- **TASK GOAL**
Instruction for the data below: set down exactly the lines from the line with "assign nx_nib = nx_hi" to the line with "trip0[1] ^ trip0[0];", inclusive, and no others.

- **DATA FOR THE TASK**

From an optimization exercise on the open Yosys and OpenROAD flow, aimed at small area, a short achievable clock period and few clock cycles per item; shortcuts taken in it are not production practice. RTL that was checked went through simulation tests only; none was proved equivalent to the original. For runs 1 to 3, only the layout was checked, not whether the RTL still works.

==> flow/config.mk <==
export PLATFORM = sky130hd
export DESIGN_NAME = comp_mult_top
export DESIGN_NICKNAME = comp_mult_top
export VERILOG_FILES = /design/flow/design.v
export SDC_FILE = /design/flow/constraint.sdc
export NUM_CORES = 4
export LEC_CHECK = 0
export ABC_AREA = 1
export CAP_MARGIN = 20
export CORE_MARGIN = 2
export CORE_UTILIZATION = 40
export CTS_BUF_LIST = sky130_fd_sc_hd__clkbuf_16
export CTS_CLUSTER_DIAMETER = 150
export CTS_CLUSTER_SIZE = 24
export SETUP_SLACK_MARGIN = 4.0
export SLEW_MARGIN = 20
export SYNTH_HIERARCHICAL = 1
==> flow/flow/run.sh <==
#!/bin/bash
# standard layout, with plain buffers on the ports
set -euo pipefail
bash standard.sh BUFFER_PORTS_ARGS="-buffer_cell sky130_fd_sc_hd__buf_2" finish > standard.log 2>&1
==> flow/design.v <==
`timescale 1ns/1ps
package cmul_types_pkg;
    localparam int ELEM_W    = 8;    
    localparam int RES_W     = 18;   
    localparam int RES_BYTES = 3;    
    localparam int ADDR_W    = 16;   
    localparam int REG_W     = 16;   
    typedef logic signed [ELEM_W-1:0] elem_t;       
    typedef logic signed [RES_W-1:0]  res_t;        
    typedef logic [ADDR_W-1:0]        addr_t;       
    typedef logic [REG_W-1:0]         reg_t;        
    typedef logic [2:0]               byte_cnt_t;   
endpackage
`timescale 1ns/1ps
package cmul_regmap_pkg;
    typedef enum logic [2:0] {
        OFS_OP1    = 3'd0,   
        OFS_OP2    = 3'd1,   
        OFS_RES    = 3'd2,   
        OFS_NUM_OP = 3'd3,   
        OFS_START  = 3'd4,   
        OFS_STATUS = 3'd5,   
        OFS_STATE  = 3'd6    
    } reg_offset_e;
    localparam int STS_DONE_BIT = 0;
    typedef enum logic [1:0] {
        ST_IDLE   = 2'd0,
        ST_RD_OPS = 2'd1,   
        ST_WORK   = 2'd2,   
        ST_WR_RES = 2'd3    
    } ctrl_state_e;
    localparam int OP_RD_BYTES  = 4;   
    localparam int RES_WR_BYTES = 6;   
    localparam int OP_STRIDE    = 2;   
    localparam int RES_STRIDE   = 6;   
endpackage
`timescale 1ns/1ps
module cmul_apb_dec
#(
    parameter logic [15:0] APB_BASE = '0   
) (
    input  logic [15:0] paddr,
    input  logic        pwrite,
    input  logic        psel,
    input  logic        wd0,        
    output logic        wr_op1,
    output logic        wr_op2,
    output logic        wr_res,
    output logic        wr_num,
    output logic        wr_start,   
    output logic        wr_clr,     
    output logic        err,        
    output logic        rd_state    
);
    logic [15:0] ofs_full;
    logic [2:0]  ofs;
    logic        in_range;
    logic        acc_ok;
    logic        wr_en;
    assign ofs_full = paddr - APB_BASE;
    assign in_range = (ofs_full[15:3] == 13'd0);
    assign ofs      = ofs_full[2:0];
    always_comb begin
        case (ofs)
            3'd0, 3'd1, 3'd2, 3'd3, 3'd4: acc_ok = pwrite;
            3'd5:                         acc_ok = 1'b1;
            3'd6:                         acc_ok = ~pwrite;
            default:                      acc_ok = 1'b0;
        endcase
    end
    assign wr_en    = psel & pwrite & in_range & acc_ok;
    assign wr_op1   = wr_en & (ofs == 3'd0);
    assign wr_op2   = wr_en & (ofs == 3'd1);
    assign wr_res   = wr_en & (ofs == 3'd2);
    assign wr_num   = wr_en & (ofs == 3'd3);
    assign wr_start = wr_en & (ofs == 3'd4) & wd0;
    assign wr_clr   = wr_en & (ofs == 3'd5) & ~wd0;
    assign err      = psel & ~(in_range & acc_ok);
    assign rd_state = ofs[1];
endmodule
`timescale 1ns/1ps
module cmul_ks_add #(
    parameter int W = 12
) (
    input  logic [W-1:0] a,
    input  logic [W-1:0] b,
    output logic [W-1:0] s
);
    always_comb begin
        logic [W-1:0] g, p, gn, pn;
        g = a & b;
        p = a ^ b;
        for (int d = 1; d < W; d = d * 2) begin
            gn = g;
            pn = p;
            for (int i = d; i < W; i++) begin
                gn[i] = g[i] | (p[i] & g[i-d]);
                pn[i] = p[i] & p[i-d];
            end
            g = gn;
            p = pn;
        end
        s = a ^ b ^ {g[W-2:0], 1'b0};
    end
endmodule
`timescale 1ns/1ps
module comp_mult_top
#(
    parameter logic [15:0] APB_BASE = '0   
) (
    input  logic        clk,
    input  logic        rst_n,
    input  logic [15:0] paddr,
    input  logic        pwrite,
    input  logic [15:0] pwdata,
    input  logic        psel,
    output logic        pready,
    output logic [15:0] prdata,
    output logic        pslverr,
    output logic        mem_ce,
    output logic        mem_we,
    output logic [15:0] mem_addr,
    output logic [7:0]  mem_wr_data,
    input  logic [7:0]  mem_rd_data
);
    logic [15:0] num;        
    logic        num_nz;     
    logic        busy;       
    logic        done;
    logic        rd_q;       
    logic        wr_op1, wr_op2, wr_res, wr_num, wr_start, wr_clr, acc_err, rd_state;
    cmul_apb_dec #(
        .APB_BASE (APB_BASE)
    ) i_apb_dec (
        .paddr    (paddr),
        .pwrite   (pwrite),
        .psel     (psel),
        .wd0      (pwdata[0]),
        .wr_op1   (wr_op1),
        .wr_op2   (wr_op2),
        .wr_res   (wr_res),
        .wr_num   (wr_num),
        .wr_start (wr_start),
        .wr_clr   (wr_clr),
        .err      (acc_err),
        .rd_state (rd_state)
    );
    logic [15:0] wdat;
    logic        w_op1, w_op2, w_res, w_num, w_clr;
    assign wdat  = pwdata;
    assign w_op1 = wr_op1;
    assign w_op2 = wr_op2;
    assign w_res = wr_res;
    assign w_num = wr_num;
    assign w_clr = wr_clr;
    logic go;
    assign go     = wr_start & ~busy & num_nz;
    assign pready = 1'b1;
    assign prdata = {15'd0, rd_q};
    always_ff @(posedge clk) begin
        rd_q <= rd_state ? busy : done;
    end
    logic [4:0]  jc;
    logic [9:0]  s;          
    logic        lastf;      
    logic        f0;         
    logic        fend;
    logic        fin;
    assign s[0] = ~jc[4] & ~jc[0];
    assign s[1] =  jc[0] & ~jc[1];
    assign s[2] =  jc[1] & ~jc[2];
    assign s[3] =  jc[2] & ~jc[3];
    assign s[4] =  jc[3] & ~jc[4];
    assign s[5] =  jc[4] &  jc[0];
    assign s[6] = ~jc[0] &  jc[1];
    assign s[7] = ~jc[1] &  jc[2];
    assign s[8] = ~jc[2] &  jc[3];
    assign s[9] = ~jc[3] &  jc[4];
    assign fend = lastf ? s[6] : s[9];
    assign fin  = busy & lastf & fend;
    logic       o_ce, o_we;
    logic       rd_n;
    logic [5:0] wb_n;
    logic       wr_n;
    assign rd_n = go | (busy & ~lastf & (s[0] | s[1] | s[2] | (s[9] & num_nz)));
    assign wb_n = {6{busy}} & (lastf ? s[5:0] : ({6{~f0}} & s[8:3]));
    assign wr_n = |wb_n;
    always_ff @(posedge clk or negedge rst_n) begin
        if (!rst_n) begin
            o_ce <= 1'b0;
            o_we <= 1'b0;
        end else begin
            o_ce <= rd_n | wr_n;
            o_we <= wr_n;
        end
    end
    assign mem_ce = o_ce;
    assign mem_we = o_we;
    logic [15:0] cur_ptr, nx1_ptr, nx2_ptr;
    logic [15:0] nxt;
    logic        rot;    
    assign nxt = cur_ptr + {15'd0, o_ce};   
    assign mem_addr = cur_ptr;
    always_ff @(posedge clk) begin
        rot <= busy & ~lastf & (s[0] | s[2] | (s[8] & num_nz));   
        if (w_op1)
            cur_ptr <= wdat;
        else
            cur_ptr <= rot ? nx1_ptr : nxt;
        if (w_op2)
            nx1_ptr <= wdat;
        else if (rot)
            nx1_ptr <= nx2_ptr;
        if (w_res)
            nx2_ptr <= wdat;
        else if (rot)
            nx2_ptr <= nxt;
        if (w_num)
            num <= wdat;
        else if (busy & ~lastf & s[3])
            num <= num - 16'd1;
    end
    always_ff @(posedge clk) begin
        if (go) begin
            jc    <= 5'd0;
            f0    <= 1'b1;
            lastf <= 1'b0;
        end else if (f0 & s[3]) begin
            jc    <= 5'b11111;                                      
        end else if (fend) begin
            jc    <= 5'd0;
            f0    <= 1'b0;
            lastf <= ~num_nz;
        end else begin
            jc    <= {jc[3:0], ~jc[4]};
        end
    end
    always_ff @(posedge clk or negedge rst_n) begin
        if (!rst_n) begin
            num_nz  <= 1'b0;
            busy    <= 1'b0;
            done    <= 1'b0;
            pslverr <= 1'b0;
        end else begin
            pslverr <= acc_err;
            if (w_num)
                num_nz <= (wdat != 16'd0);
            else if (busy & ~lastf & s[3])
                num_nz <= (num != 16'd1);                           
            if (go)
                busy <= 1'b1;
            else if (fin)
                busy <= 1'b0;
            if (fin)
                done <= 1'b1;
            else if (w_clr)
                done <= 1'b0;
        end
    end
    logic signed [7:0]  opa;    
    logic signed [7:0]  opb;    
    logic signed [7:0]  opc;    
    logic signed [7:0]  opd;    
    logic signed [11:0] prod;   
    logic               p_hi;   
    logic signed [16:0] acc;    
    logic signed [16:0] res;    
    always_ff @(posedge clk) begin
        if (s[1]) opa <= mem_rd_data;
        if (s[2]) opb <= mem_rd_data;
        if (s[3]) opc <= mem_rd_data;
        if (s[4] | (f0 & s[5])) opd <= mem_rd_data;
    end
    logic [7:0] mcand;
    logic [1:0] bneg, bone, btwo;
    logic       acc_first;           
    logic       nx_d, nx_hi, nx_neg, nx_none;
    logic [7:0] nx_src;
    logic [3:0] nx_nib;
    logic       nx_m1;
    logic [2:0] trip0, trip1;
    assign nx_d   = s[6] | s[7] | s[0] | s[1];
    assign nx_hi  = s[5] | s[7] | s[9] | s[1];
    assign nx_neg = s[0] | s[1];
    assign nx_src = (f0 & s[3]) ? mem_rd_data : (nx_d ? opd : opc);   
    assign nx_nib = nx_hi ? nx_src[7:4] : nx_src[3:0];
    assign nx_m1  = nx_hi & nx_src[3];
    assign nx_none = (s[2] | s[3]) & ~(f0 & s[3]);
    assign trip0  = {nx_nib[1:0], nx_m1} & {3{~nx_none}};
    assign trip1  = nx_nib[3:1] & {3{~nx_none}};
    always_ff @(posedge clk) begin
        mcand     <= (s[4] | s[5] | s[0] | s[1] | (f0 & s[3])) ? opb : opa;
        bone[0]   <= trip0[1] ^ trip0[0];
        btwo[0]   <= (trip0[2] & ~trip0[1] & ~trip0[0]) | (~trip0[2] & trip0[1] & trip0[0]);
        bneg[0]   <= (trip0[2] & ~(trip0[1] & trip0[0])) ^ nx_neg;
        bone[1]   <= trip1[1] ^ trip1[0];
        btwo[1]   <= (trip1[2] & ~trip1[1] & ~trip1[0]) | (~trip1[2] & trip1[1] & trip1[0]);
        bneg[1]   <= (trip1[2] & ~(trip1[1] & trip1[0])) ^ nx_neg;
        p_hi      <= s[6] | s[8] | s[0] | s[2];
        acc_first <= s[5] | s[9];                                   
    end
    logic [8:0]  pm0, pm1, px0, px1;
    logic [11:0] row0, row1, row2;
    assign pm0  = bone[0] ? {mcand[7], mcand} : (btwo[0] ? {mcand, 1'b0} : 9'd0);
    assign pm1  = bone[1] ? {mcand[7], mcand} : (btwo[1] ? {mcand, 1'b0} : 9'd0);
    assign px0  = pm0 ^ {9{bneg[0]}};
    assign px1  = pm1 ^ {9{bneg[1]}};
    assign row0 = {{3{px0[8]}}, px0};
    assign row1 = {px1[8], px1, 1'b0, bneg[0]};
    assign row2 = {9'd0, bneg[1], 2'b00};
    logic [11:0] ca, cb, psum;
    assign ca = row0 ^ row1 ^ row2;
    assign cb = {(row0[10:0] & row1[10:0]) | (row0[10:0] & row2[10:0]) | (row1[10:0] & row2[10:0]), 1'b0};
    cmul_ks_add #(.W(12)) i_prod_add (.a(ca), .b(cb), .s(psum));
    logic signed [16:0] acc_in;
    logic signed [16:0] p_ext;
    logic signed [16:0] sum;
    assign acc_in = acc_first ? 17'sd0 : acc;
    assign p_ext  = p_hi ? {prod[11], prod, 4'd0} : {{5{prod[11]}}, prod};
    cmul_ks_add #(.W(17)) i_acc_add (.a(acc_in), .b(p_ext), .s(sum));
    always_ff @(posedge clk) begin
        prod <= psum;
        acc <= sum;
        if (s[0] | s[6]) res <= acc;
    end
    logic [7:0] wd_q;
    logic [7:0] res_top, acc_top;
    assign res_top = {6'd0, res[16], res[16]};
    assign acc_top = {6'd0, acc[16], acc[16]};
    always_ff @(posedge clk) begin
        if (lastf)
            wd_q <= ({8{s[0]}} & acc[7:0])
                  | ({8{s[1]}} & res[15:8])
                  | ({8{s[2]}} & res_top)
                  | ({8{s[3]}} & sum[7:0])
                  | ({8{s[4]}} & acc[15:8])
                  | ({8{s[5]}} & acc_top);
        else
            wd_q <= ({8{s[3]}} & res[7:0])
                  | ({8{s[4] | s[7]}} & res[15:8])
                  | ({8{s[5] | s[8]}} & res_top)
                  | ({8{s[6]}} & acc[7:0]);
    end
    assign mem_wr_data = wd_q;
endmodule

* * *

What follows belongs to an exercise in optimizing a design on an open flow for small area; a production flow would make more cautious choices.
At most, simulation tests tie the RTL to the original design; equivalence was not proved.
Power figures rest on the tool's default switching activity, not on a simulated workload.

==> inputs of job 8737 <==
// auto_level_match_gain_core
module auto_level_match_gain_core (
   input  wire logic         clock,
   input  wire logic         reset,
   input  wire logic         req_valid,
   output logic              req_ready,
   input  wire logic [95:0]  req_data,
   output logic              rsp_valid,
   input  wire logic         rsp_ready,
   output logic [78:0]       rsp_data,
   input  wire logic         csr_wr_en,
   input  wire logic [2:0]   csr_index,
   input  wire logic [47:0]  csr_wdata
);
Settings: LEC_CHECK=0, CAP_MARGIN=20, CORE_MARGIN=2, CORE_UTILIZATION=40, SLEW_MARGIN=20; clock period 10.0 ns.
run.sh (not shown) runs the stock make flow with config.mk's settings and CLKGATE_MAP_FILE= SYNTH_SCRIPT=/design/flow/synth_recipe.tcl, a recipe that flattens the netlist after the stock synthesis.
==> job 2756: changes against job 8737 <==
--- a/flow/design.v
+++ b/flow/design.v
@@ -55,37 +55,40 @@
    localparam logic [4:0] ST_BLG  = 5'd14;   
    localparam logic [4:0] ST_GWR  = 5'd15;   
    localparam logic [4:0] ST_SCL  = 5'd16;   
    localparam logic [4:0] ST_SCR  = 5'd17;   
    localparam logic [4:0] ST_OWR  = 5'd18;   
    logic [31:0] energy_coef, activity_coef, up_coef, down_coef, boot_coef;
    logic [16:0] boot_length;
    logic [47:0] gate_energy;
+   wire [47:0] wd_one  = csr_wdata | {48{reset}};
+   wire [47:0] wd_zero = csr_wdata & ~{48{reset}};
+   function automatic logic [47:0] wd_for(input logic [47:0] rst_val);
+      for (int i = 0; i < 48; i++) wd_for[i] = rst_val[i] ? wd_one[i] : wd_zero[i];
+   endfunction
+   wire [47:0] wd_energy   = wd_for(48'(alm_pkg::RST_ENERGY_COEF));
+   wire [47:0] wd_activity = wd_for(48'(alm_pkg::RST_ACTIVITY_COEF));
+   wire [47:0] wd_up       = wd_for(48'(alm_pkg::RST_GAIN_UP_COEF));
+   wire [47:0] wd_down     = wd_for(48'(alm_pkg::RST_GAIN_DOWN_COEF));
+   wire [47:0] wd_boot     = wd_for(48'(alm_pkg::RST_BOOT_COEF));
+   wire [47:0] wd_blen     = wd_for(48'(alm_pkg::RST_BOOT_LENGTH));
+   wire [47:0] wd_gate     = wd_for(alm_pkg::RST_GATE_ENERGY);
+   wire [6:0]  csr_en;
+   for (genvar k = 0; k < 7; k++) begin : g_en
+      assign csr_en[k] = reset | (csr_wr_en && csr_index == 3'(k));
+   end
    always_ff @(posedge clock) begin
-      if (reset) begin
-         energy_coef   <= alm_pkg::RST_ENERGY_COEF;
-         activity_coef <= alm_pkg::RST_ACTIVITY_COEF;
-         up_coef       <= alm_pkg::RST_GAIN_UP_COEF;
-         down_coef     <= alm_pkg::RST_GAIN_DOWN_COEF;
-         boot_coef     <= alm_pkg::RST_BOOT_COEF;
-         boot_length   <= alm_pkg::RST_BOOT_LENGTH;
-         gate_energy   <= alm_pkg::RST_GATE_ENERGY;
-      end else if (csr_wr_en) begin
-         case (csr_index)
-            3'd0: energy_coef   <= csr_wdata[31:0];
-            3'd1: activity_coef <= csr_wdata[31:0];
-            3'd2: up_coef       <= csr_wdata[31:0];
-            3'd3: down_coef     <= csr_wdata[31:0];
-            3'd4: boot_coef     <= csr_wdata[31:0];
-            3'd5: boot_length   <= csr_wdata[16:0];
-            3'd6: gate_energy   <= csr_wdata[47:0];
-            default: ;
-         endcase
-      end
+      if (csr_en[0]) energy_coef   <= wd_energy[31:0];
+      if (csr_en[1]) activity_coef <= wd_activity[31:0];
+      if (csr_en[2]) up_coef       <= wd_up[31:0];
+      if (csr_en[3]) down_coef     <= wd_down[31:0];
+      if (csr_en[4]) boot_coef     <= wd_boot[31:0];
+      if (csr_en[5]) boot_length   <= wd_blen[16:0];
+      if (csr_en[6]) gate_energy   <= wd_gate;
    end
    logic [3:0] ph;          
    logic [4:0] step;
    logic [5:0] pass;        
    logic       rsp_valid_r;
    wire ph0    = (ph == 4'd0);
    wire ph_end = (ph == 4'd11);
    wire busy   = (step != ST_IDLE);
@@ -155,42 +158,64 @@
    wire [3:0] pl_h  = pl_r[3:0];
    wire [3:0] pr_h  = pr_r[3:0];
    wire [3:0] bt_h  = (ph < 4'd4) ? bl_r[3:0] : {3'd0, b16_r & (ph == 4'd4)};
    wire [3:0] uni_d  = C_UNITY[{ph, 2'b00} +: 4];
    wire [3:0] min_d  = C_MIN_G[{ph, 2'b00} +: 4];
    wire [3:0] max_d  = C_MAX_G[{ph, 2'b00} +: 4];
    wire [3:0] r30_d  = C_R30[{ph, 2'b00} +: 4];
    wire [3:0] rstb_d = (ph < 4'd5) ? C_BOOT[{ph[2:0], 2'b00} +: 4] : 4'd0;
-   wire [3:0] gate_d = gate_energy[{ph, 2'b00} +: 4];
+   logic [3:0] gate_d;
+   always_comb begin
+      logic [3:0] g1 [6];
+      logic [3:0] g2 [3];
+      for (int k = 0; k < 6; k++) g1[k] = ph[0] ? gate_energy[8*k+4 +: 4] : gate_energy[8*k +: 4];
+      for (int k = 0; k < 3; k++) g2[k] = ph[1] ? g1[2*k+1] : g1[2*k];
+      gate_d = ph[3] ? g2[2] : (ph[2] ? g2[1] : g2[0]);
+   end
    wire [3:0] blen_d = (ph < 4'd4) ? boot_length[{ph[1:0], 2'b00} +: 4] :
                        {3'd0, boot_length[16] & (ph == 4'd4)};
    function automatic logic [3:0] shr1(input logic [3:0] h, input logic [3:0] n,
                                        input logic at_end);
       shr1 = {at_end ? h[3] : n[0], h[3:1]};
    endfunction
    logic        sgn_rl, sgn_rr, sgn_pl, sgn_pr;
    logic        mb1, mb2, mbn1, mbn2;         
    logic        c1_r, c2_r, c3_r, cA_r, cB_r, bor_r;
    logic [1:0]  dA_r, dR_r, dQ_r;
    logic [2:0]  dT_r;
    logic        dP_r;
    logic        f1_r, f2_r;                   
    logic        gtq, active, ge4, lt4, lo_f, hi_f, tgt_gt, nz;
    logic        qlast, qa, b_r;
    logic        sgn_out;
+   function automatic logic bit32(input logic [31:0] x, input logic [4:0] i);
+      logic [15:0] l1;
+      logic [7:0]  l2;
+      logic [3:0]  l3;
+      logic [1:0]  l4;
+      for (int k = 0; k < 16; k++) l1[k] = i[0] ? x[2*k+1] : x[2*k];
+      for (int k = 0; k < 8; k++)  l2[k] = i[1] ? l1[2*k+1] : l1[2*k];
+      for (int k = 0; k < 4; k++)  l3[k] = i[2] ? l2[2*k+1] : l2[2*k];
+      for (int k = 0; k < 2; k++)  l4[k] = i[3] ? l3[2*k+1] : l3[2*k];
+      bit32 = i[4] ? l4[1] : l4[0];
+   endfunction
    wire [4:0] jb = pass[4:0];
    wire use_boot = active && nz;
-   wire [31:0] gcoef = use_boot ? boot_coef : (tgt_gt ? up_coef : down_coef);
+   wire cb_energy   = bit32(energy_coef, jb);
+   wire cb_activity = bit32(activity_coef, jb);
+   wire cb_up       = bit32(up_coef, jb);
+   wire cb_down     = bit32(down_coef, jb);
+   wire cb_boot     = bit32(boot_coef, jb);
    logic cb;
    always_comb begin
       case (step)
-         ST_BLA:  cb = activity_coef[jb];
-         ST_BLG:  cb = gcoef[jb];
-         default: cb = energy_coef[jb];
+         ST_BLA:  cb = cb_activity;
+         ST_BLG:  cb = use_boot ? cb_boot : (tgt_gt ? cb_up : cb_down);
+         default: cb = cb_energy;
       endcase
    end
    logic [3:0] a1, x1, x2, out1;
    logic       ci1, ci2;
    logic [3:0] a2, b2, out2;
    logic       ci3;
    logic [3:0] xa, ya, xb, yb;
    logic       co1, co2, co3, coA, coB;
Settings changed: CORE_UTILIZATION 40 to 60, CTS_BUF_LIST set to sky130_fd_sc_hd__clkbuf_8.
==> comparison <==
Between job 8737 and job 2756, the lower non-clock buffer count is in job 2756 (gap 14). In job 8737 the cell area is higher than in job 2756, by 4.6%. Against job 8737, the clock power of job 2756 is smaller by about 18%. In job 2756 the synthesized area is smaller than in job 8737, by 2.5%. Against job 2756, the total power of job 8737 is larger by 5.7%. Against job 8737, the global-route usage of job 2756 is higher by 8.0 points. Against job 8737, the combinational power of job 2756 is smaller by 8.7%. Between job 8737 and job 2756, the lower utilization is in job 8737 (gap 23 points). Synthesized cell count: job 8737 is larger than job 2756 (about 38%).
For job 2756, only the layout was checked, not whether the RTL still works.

- **ANSWER FOR THIS EXERCISE**
    assign nx_nib = nx_hi ? nx_src[7:4] : nx_src[3:0];
    assign nx_m1  = nx_hi & nx_src[3];
    assign nx_none = (s[2] | s[3]) & ~(f0 & s[3]);
    assign trip0  = {nx_nib[1:0], nx_m1} & {3{~nx_none}};
    assign trip1  = nx_nib[3:1] & {3{~nx_none}};
    always_ff @(posedge clk) begin
        mcand     <= (s[4] | s[5] | s[0] | s[1] | (f0 & s[3])) ? opb : opa;
        bone[0]   <= trip0[1] ^ trip0[0];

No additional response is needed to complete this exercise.